**src/rtl/psm_pkg.sv**
```systemverilog
package psm_pkg;
   typedef enum logic [1:0] {
      SMP_OFF = 2'd0,
      SMP_DET = 2'd1,
      SMP_ALL = 2'd2,
      SMP_RSV = 2'd3
   } smp_mode_e;
endpackage

```
**src/rtl/psm_cfg_guard.sv**
```systemverilog
// Decodes host configuration strobes into per-unit write enables and
// drops a write whose mode strobe and reload vector collide.
module psm_cfg_guard #(
   parameter int NUM_UNITS = 16,
   parameter int UIDX_W    = 4
) (
   input  logic                 cfg_mode_wr,
   input  logic [UIDX_W-1:0]    cfg_unit,
   input  logic [NUM_UNITS-1:0] cfg_init_wr,
   output logic [NUM_UNITS-1:0] mode_we,
   output logic [NUM_UNITS-1:0] n_we,
   output logic                 busy
);
   logic                 clash;
   logic [NUM_UNITS-1:0] unit_sel;

   for (genvar g = 0; g < NUM_UNITS; g++) begin : g_sel
      assign unit_sel[g] = (cfg_unit == UIDX_W'(g));
   end

   assign clash   = cfg_mode_wr & (|cfg_init_wr);
   assign busy    = cfg_mode_wr | (|cfg_init_wr);
   assign mode_we = (cfg_mode_wr & ~clash) ? unit_sel : '0;
   assign n_we    = clash ? '0 : cfg_init_wr;
endmodule

```
**src/rtl/psm_unit.sv**
```systemverilog
// One sampling unit: holds its mode, period and count of assigned packets.
module psm_unit
   import psm_pkg::*;
#(
   parameter int CNT_W = 8
) (
   input  logic             clk,
   input  logic             rst_n,
   input  logic             mode_we,
   input  logic             n_we,
   input  smp_mode_e        mode_in,
   input  logic [CNT_W-1:0] n_in,
   input  logic             take,
   output logic             pass
);
   smp_mode_e        mode_q;
   logic [CNT_W-1:0] n_q;
   logic [CNT_W-1:0] cnt_q;
   logic [CNT_W:0]   cnt_nx;
   logic [CNT_W:0]   n_eff;
   logic             hit;

   assign n_eff  = (n_q == '0) ? (CNT_W+1)'(1) : {1'b0, n_q};
   assign cnt_nx = {1'b0, cnt_q} + (CNT_W+1)'(1);
   assign hit    = (cnt_nx >= n_eff);

   always_comb begin
      unique case (mode_q)
         SMP_DET: pass = hit;
         SMP_ALL: pass = 1'b1;
         default: pass = 1'b0;
      endcase
   end

   always_ff @(posedge clk or negedge rst_n) begin
      if (!rst_n) begin
         mode_q <= SMP_OFF;
         n_q    <= CNT_W'(1);
         cnt_q  <= '0;
      end else begin
         if (mode_we) mode_q <= mode_in;
         if (n_we) begin
            n_q   <= n_in;
            cnt_q <= '0;
         end else if (take && mode_q == SMP_DET) begin
            cnt_q <= hit ? '0 : cnt_nx[CNT_W-1:0];
         end
      end
   end

   AST_WR_EXCL: assert property (@(posedge clk) disable iff (!rst_n)
      !(mode_we && n_we));
   AST_CNT_BOUND: assert property (@(posedge clk) disable iff (!rst_n)
      ({1'b0, cnt_q} < ((n_q == '0) ? (CNT_W+1)'(1) : {1'b0, n_q})));
   AST_IDLE_HOLD: assert property (@(posedge clk) disable iff (!rst_n)
      (!take && !n_we) |=> $stable(cnt_q));
   AST_DET_WRAP: assert property (@(posedge clk) disable iff (!rst_n)
      (take && mode_q == SMP_DET && pass && !n_we) |=> (cnt_q == '0));
endmodule

```
**src/rtl/pkt_sample_mask.sv**
```systemverilog
module pkt_sample_mask
   import psm_pkg::*;
#(
   parameter int NUM_UNITS     = 16,
   parameter int CTRL_W        = 32,
   parameter int CNT_W         = 8,
   parameter bit MASK_IN_UPPER = 1'b1
) (
   input  logic                          clk,
   input  logic                          rst_n,
   input  logic                          cfg_mode_wr,
   input  logic [$clog2(NUM_UNITS)-1:0]  cfg_unit,
   input  logic [1:0]                    cfg_mode,
   input  logic [NUM_UNITS-1:0]          cfg_init_wr,
   input  logic [CNT_W-1:0]              cfg_n,
   input  logic                          in_valid,
   output logic                          in_ready,
   input  logic [CTRL_W-1:0]             in_ctrl,
   input  logic                          in_ctrl_flag,
   input  logic                          in_data_flag,
   output logic                          out_valid,
   output logic [NUM_UNITS-1:0]          out_mask,
   output logic [CTRL_W/2-1:0]           out_keep,
   output logic                          out_discard
);
   localparam int HALF   = CTRL_W / 2;
   localparam int UIDX_W = $clog2(NUM_UNITS);

   if (CTRL_W != 2 * NUM_UNITS) begin : g_bad_width
      $error("control word must be twice the unit count");
   end
   if (NUM_UNITS < 2) begin : g_bad_units
      $error("at least two sampling units are required");
   end
   if (CNT_W < 1) begin : g_bad_cnt
      $error("period width must be at least one bit");
   end

   logic [NUM_UNITS-1:0] mask_in;
   logic [HALF-1:0]      keep_in;
   logic [NUM_UNITS-1:0] mode_we;
   logic [NUM_UNITS-1:0] n_we;
   logic [NUM_UNITS-1:0] pass_v;
   logic [NUM_UNITS-1:0] kept;
   logic                 cfg_busy;
   logic                 desc;

   if (MASK_IN_UPPER) begin : g_mask_hi
      assign mask_in = in_ctrl[CTRL_W-1:HALF];
      assign keep_in = in_ctrl[HALF-1:0];
   end else begin : g_mask_lo
      assign mask_in = in_ctrl[HALF-1:0];
      assign keep_in = in_ctrl[CTRL_W-1:HALF];
   end

   psm_cfg_guard #(.NUM_UNITS(NUM_UNITS), .UIDX_W(UIDX_W)) u_guard (
      .cfg_mode_wr (cfg_mode_wr),
      .cfg_unit    (cfg_unit),
      .cfg_init_wr (cfg_init_wr),
      .mode_we     (mode_we),
      .n_we        (n_we),
      .busy        (cfg_busy)
   );

   assign in_ready = ~cfg_busy;
   assign desc     = in_valid & in_ready & in_ctrl_flag & ~in_data_flag;

   for (genvar u = 0; u < NUM_UNITS; u++) begin : g_unit
      psm_unit #(.CNT_W(CNT_W)) u_smp (
         .clk     (clk),
         .rst_n   (rst_n),
         .mode_we (mode_we[u]),
         .n_we    (n_we[u]),
         .mode_in (smp_mode_e'(cfg_mode)),
         .n_in    (cfg_n),
         .take    (desc & mask_in[u]),
         .pass    (pass_v[u])
      );
   end

   assign kept = mask_in & pass_v;

   always_ff @(posedge clk or negedge rst_n) begin
      if (!rst_n) begin
         out_valid   <= 1'b0;
         out_mask    <= '0;
         out_keep    <= '0;
         out_discard <= 1'b0;
      end else begin
         out_valid <= desc;
         if (desc) begin
            out_mask    <= kept;
            out_keep    <= keep_in;
            out_discard <= ~(|kept);
         end
      end
   end

   AST_FLAG_EXCL: assert property (@(posedge clk) disable iff (!rst_n)
      !(in_valid && in_ctrl_flag && in_data_flag));
   AST_ONE_CYCLE: assert property (@(posedge clk) disable iff (!rst_n)
      desc |=> out_valid);
   AST_NO_SPURIOUS: assert property (@(posedge clk) disable iff (!rst_n)
      !(in_valid && in_ctrl_flag && !cfg_mode_wr && cfg_init_wr == '0) |=> !out_valid);
   AST_MASK_SUBSET: assert property (@(posedge clk) disable iff (!rst_n)
      desc |=> ((out_mask & ~$past(mask_in)) == '0));
   AST_KEEP_HALF: assert property (@(posedge clk) disable iff (!rst_n)
      desc |=> (out_keep == $past(keep_in)));
   AST_DISCARD_EMPTY: assert property (@(posedge clk) disable iff (!rst_n)
      out_valid |-> (out_discard == (out_mask == '0)));
endmodule

```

- **TO DO**:
What lines in the data above contain the word "disable"? Show them all.

- **YOUR SOLUTION**:
   AST_WR_EXCL: assert property (@(posedge clk) disable iff (!rst_n)
   AST_CNT_BOUND: assert property (@(posedge clk) disable iff (!rst_n)
   AST_IDLE_HOLD: assert property (@(posedge clk) disable iff (!rst_n)
   AST_DET_WRAP: assert property (@(posedge clk) disable iff (!rst_n)
   AST_FLAG_EXCL: assert property (@(posedge clk) disable iff (!rst_n)
   AST_ONE_CYCLE: assert property (@(posedge clk) disable iff (!rst_n)
   AST_NO_SPURIOUS: assert property (@(posedge clk) disable iff (!rst_n)
   AST_MASK_SUBSET: assert property (@(posedge clk) disable iff (!rst_n)
   AST_KEEP_HALF: assert property (@(posedge clk) disable iff (!rst_n)
   AST_DISCARD_EMPTY: assert property (@(posedge clk) disable iff (!rst_n)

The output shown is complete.